It's hard not to draw the parallel between Butler having his best performance of the season a week after making two of the biggest plays in the game against the Jets. He did all this while the man who indirectly caused so much of the 28-year old’s troubles - Stephon Gilmore - hasn’t been able to play because of a concussion. Meanwhile, an undrafted player in his 6th year, Johnson Bademosi, has emerged opposite Butler to play very sound football.

“Communication,” said Butler of the team’s defensive improvements. “Just playing smarter and better. That’s all.”
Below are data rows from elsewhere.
This is an optimization exercise on Yosys and OpenROAD, whose aim is small area, a short achievable clock period and few clock cycles, not a production implementation.
RTL that was checked went through simulation tests only; none was proved equivalent to the original.
Power and IR drop assume default switching activity.

== job 101 ==
Design LMFE, start of the top module:
module LMFE ( clk, reset, Din, in_en, busy, out_valid, Dout, mem_cen, mem_wen, mem_addr, mem_d, mem_q);
input   clk;
input   reset;
input   in_en;
output  busy;
output  out_valid;
input   [7:0]  Din;
output  [7:0]  Dout;
output  mem_cen;
output  mem_wen;
output  [9:0]  mem_addr;
output  [7:0]  mem_d;
input   [7:0]  mem_q;
localparam S_PRE = 2'd0, S_RUN = 2'd1, S_FIN = 2'd2;
reg  [1:0]  state;
reg  [14:0] ldpos;       
reg  [2:0]  k;           
reg         busy_r, outv_r, cen_r, wen_r, seldin_r, accf;
reg  [9:0]  addr_r;
reg  [7:0]  din_r, dout_r;
assign busy      = busy_r;
assign out_valid = outv_r;
assign Dout      = dout_r;
assign mem_cen   = cen_r;
assign mem_wen   = wen_r;
assign mem_addr  = addr_r;
assign mem_d     = din_r;
wire [7:0] row6  = ldpos[14:7];
wire [6:0] ldcol = ldpos[6:0];
wire run = (state == S_RUN);
wire pre = (state == S_PRE);
wire [8:0] rr = {1'b0, row6} + {6'b0, k} - 9'd6;
wire rr_ok = ~rr[8] & ~rr[7];
  reg [7:0] P0;
  reg [7:0] P1;
  reg [7:0] P2;
  reg [7:0] P3;
  reg [7:0] P4;
  reg [7:0] P5;
  reg [7:0] P6;
  reg [7:0] P7;
  reg [7:0] P8;
  reg [7:0] P9;
  reg [7:0] P10;
  reg [7:0] P11;
  reg [7:0] P12;
  reg [7:0] P13;
  reg [7:0] P14;
  reg [7:0] P15;
  reg [7:0] P16;
  reg [7:0] P17;
  reg [7:0] P18;
  reg [7:0] P19;
  reg [7:0] P20;
  reg [7:0] P21;
  ...
Size: ~720 flip-flops.
==> flow/config.mk <==
export PLATFORM = sky130hd
export DESIGN_NAME = LMFE
export DESIGN_NICKNAME = LMFE
export VERILOG_FILES = /design/flow/design.v
export SDC_FILE = /design/flow/constraint.sdc
export NUM_CORES = 4
export LEC_CHECK = 0
export CAP_MARGIN = 20
export CORE_MARGIN = 2
export CORE_UTILIZATION = 40
export CTS_BUF_LIST = sky130_fd_sc_hd__clkbuf_16
export CTS_CLUSTER_DIAMETER = 60
export CTS_CLUSTER_SIZE = 30
export SETUP_SLACK_MARGIN = 3.1
export SLEW_MARGIN = 20
==> flow/constraint.sdc <==
create_clock -name core_clock -period 6.0 [get_ports {clk}]
set_input_delay 1.2000 -clock core_clock [delete_from_list [all_inputs] [get_ports {clk}]]
set_output_delay 1.2000 -clock core_clock [all_outputs]
set_load 0.01 [all_outputs]
standard.sh (not shown) runs the stock make flow with config.mk's settings and CLKGATE_MAP_FILE= SYNTH_SCRIPT=/design/flow/synth_recipe.tcl, a recipe that flattens the netlist after the stock synthesis.
==> flow/flow/run.sh <==
#!/bin/bash
# The standard layout (the standard.sh, unchanged synthesis script and
# settings from config.mk), except that Yosys does not extract full-adder
# cells: with ADDER_MAP_FILE empty, ORFS's synth.tcl skips extract_fa, so ABC
# maps the adder trees from plain gates (faster than sky130 fa_1 cells).
# Registers are unaffected.
set -euo pipefail
export ADDER_MAP_FILE=
bash standard.sh > standard.log 2>&1
Testbench counts of job 101, summed over its fixed seeds: cycles 1,381,296.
Butler himself didn’t want to spend much time analyzing his own performance. That’s usually not his thing. And it wasn’t as if that performance was perfect. Far from it. But Butler’s energy was evident right from the jump. He stuck his nose in there on running plays to his side, including a terrific submarine tackle of Tevin Coleman in the opening quarter. Butler also got his fair share of Julio Jones over the course of the night. Even though he surrendered that late touchdown to the Falcons wideout, he showed not only a willingness to play the big dog, but to go right at him. That is - after all - a Butler trademark. 

“Just competing,” said Butler. “Great player; you just got to compete.”

It’s not just competing, but it’s playing with confidence, something Butler said was an issue for him in the aftermath of his snap reduction in New Orleans. But now? That seems long gone and hard to find.